SOLO,TANPABATAS.CO-Saat menjadi pembicara di acara diskusi puluhan organisasi masyarakat (ormas) Kota Surakarta, Jawa Tengah, pendiri Diwa Foundation, Diah Warih Anjari, beberkan keberhasilannya mengelola dan mengembangkan yayasannya.
Diwa, panggilan akrabnya, mengatakan, ide mendirikan Yayasan Diwa Foundation bermula saat musibah kecelakaan beberapa tahun lalu. Diwa saat itu alami luka parah dan nyaris membuatnya cacat.

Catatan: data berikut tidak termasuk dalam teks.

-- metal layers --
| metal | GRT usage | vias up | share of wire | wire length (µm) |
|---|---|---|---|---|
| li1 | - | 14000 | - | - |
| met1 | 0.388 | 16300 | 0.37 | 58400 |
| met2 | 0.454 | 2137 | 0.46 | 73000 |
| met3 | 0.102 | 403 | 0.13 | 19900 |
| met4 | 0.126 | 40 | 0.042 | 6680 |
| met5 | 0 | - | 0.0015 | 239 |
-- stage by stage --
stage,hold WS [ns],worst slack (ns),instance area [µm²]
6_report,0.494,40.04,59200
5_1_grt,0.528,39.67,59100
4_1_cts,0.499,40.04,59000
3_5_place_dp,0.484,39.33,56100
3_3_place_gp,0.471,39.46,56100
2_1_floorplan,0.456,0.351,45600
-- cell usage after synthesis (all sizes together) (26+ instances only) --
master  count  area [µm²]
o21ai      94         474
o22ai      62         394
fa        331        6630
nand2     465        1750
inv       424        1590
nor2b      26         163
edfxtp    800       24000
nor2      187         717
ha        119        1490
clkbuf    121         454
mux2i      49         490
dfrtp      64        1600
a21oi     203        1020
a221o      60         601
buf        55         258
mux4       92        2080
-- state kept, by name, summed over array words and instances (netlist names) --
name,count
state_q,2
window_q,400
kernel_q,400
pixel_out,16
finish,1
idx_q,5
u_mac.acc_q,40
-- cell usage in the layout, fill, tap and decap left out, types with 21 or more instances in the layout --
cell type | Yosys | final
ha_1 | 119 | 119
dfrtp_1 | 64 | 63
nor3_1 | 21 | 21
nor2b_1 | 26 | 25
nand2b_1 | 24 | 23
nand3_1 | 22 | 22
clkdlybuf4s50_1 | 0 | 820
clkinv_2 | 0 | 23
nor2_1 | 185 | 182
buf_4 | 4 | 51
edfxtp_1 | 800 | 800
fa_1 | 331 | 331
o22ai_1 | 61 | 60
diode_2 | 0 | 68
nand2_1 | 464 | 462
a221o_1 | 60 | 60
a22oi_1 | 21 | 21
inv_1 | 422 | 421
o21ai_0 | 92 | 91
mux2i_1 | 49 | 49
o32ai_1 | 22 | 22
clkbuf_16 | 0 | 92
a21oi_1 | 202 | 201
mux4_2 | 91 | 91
<file path="src/rtl/spi_pkg.sv">
// Shared types and constants for the SPI transfer arbiter and its round-robin picker.
// Optional watchdog in the top is enabled by defining SPI_ARB_TIMEOUT_EN.
package spi_pkg;

    localparam int BYTES_W  = 3;
    localparam int DATA_W   = 32;
    localparam int SS_IDX_W = 3;

    localparam logic [BYTES_W-1:0] MAX_BYTES = 3'd4;

    typedef enum logic [2:0] {
        ST_IDLE,
        ST_SETUP,
        ST_XFER,
        ST_HOLD,
        ST_FLUSH
    } arb_state_t;

    // A transaction moves between one and MAX_BYTES bytes; anything else is rejected.
    function automatic logic bytes_ok(input logic [BYTES_W-1:0] b);
        return (b != '0) && (b <= MAX_BYTES);
    endfunction

endpackage

</file>
<file path="src/rtl/rr_arbiter.sv">
// Combinational round-robin picker: first asserted request at or after ptr, with wrap-around.
// Emits a one-hot grant, the granted index and a valid flag.
module rr_arbiter #(
    parameter int NUM_REQ = 2,
    localparam int PW = (NUM_REQ > 1) ? $clog2(NUM_REQ) : 1
) (
    input  logic [NUM_REQ-1:0] req,
    input  logic [PW-1:0]      ptr,
    output logic [NUM_REQ-1:0] gnt,
    output logic [PW-1:0]      idx,
    output logic               valid
);

    localparam logic [PW:0] NREQ = (PW+1)'(NUM_REQ);

    logic [PW:0] cand;

    always_comb begin
        gnt   = '0;
        idx   = '0;
        valid = 1'b0;
        cand  = '0;
        for (int i = 0; i < NUM_REQ; i++) begin
            cand = {1'b0, ptr} + (PW+1)'(i);
            if (cand >= NREQ) begin
                cand = cand - NREQ;
            end
            if (!valid && req[cand[PW-1:0]]) begin
                valid               = 1'b1;
                gnt[cand[PW-1:0]]   = 1'b1;
                idx                 = cand[PW-1:0];
            end
        end
    end

endmodule

</file>
<file path="src/rtl/spi_xfer_arbiter.sv">
// Shares one SPI byte engine between NUM_REQ requesters with round-robin grants and SS timing.
// Define SPI_ARB_TIMEOUT_EN to add a 16-bit XFER watchdog that aborts a stuck transfer.
module spi_xfer_arbiter
    import spi_pkg::*;
#(
    parameter int NUM_REQ  = 2,
    parameter int NUM_SS   = 8,
    parameter int SS_SETUP = 4,
    parameter int SS_HOLD  = 4
) (
    input  logic                   clk_i,
    input  logic                   rst_i,
    input  logic [NUM_REQ-1:0]     req_i,
    input  logic [NUM_REQ*3-1:0]   req_ss_i,
    input  logic [NUM_REQ*32-1:0]  req_wdata_i,
    input  logic [NUM_REQ*3-1:0]   req_bytes_i,
    output logic [NUM_REQ-1:0]     gnt_o,
    output logic [NUM_REQ-1:0]     done_o,
    output logic [NUM_REQ-1:0]     err_o,
    output logic [31:0]            rdata_o,
    output logic                   busy_o,
    output logic [NUM_SS-1:0]      ss_o,
    output logic                   eng_enable_o,
    output logic [31:0]            eng_wdata_o,
    output logic [2:0]             eng_bytes_o,
    output logic                   eng_reset_fill_o,
    input  logic [31:0]            eng_rdata_i,
    input  logic [2:0]             eng_bytes_valid_i
);

    localparam int PW = (NUM_REQ > 1) ? $clog2(NUM_REQ) : 1;
    localparam logic [15:0] SETUP_LAST = 16'(SS_SETUP - 1);
    localparam logic [15:0] HOLD_LAST  = 16'(SS_HOLD - 1);

    arb_state_t            state;
    logic [PW-1:0]         rr_ptr;
    logic [PW-1:0]         gnt_idx;
    logic [NUM_REQ-1:0]    arb_gnt;
    logic [PW-1:0]         arb_idx;
    logic                  arb_valid;
    logic [SS_IDX_W-1:0]   sel_ss;
    logic [BYTES_W-1:0]    sel_bytes;
    logic [DATA_W-1:0]     sel_wdata;
    logic [BYTES_W-1:0]    lat_bytes;
    logic [DATA_W-1:0]     lat_wdata;
    logic [15:0]           phase_cnt;
    logic [NUM_SS-1:0]     ss_dec;
`ifdef SPI_ARB_TIMEOUT_EN
    logic [15:0]           wd_cnt;
`endif

    function automatic logic [PW-1:0] next_ptr(input logic [PW-1:0] i);
        return (i == PW'(NUM_REQ - 1)) ? '0 : i + 1'b1;
    endfunction

    rr_arbiter #(.NUM_REQ(NUM_REQ)) u_rr (
        .req   (req_i),
        .ptr   (rr_ptr),
        .gnt   (arb_gnt),
        .idx   (arb_idx),
        .valid (arb_valid)
    );

    always_comb begin
        sel_ss    = '0;
        sel_bytes = '0;
        sel_wdata = '0;
        for (int r = 0; r < NUM_REQ; r++) begin
            if (arb_gnt[r]) begin
                sel_ss    = req_ss_i[3*r +: 3];
                sel_bytes = req_bytes_i[3*r +: 3];
                sel_wdata = req_wdata_i[32*r +: 32];
            end
        end
    end

    // An out-of-range slave index matches no line, so the transfer runs with all selects high.
    always_comb begin
        ss_dec = '1;
        for (int s = 0; s < NUM_SS; s++) begin
            if (sel_ss == SS_IDX_W'(s)) begin
                ss_dec[s] = 1'b0;
            end
        end
    end

    assign busy_o = (state != ST_IDLE);

    always_ff @(posedge clk_i or posedge rst_i) begin
        if (rst_i) begin
            state            <= ST_IDLE;
            rr_ptr           <= '0;
            gnt_idx          <= '0;
            gnt_o            <= '0;
            done_o           <= '0;
            err_o            <= '0;
            rdata_o          <= '0;
            ss_o             <= '1;
            eng_enable_o     <= 1'b0;
            eng_wdata_o      <= '0;
            eng_bytes_o      <= '0;
            eng_reset_fill_o <= 1'b0;
            lat_bytes        <= '0;
            lat_wdata        <= '0;
            phase_cnt        <= '0;
`ifdef SPI_ARB_TIMEOUT_EN
            wd_cnt           <= '0;
`endif
        end else begin
            done_o           <= '0;
            err_o            <= '0;
            eng_reset_fill_o <= 1'b0;
            case (state)
                ST_IDLE: begin
                    if (arb_valid) begin
                        lat_bytes <= sel_bytes;
                        lat_wdata <= sel_wdata;
                        gnt_idx   <= arb_idx;
                        if (!bytes_ok(sel_bytes)) begin
                            err_o  <= arb_gnt;
                            rr_ptr <= next_ptr(arb_idx);
                        end else begin
                            gnt_o     <= arb_gnt;
                            ss_o      <= ss_dec;
                            phase_cnt <= '0;
                            state     <= ST_SETUP;
                        end
                    end
                end
                ST_SETUP: begin
                    if (phase_cnt == SETUP_LAST) begin
                        eng_enable_o <= 1'b1;
                        eng_wdata_o  <= lat_wdata;
                        eng_bytes_o  <= lat_bytes;
`ifdef SPI_ARB_TIMEOUT_EN
                        wd_cnt       <= 16'd1;
`endif
                        state        <= ST_XFER;
                    end else begin
                        phase_cnt <= phase_cnt + 16'd1;
                    end
                end
                ST_XFER: begin
                    if (eng_bytes_valid_i == lat_bytes) begin
                        rdata_o      <= eng_rdata_i;
                        eng_enable_o <= 1'b0;
                        eng_wdata_o  <= '0;
                        eng_bytes_o  <= '0;
                        phase_cnt    <= '0;
                        state        <= ST_HOLD;
                    end
`ifdef SPI_ARB_TIMEOUT_EN
                    // Watchdog abort: no done, rdata keeps the previous word.
                    else if (wd_cnt == 16'hFFFF) begin
                        eng_enable_o     <= 1'b0;
                        eng_wdata_o      <= '0;
                        eng_bytes_o      <= '0;
                        ss_o             <= '1;
                        eng_reset_fill_o <= 1'b1;
                        err_o            <= gnt_o;
                        gnt_o            <= '0;
                        rr_ptr           <= next_ptr(gnt_idx);
                        state            <= ST_IDLE;
                    end else begin
                        wd_cnt <= wd_cnt + 16'd1;
                    end
`endif
                end
                ST_HOLD: begin
                    if (phase_cnt == HOLD_LAST) begin
                        ss_o             <= '1;
                        eng_reset_fill_o <= 1'b1;
                        done_o           <= gnt_o;
                        rr_ptr           <= next_ptr(gnt_idx);
                        state            <= ST_FLUSH;
                    end else begin
                        phase_cnt <= phase_cnt + 16'd1;
                    end
                end
                ST_FLUSH: begin
                    gnt_o <= '0;
                    state <= ST_IDLE;
                end
                default: begin
                    state <= ST_IDLE;
                end
            endcase
        end
    end

endmodule

</file>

Namun setelah pengobatan dan mujizat Yang Kuasa, Diwa pun berhasil pulih. Setelah itu, Diwa berkomitmen untuk membantu para difabel dan kaum marjinal melalui kegiatan Diwa Foundation. Y
“Saat itu, sebagai ujub syukur kepada Tuhan atas anugerah kesembuhan, saya ingin membantu saudara-saudara penyandang disabilitas dan juga warga kurang mampu,” katanya di hadapan perwakilan 45 ormas di Gedung Sekretariat Bersama, Kota Solo, Kamis, (16/07/2026).
Dalam kesempatan itu, Diwa juga berencana aksi bedah rumah untuk salah satu warga Kota Solo.
Hal ini disampaikannya di tengah-tengah menjawab pertanyaan salah satu peserta dalam sosialisasi “Penguatan Peran Strategis Ormas Dalam Mendukung Pembangunan Kota Surakarta Yang Maju, Berbudaya, dan Berkelanjutan” Kamis, (16/07).
“Ini duit pribadi, duit yayasan yang kebetulan foundernya saya. Saya gak pernah melihat proposal. Gak harus pakai proposal tapi alangkah baiknya karena disini kita ada Pemkot Solo ya kita akan bergandengan dengan Pemkot Solo jadi biar melihat warganya seperti apa,” ungkapnya.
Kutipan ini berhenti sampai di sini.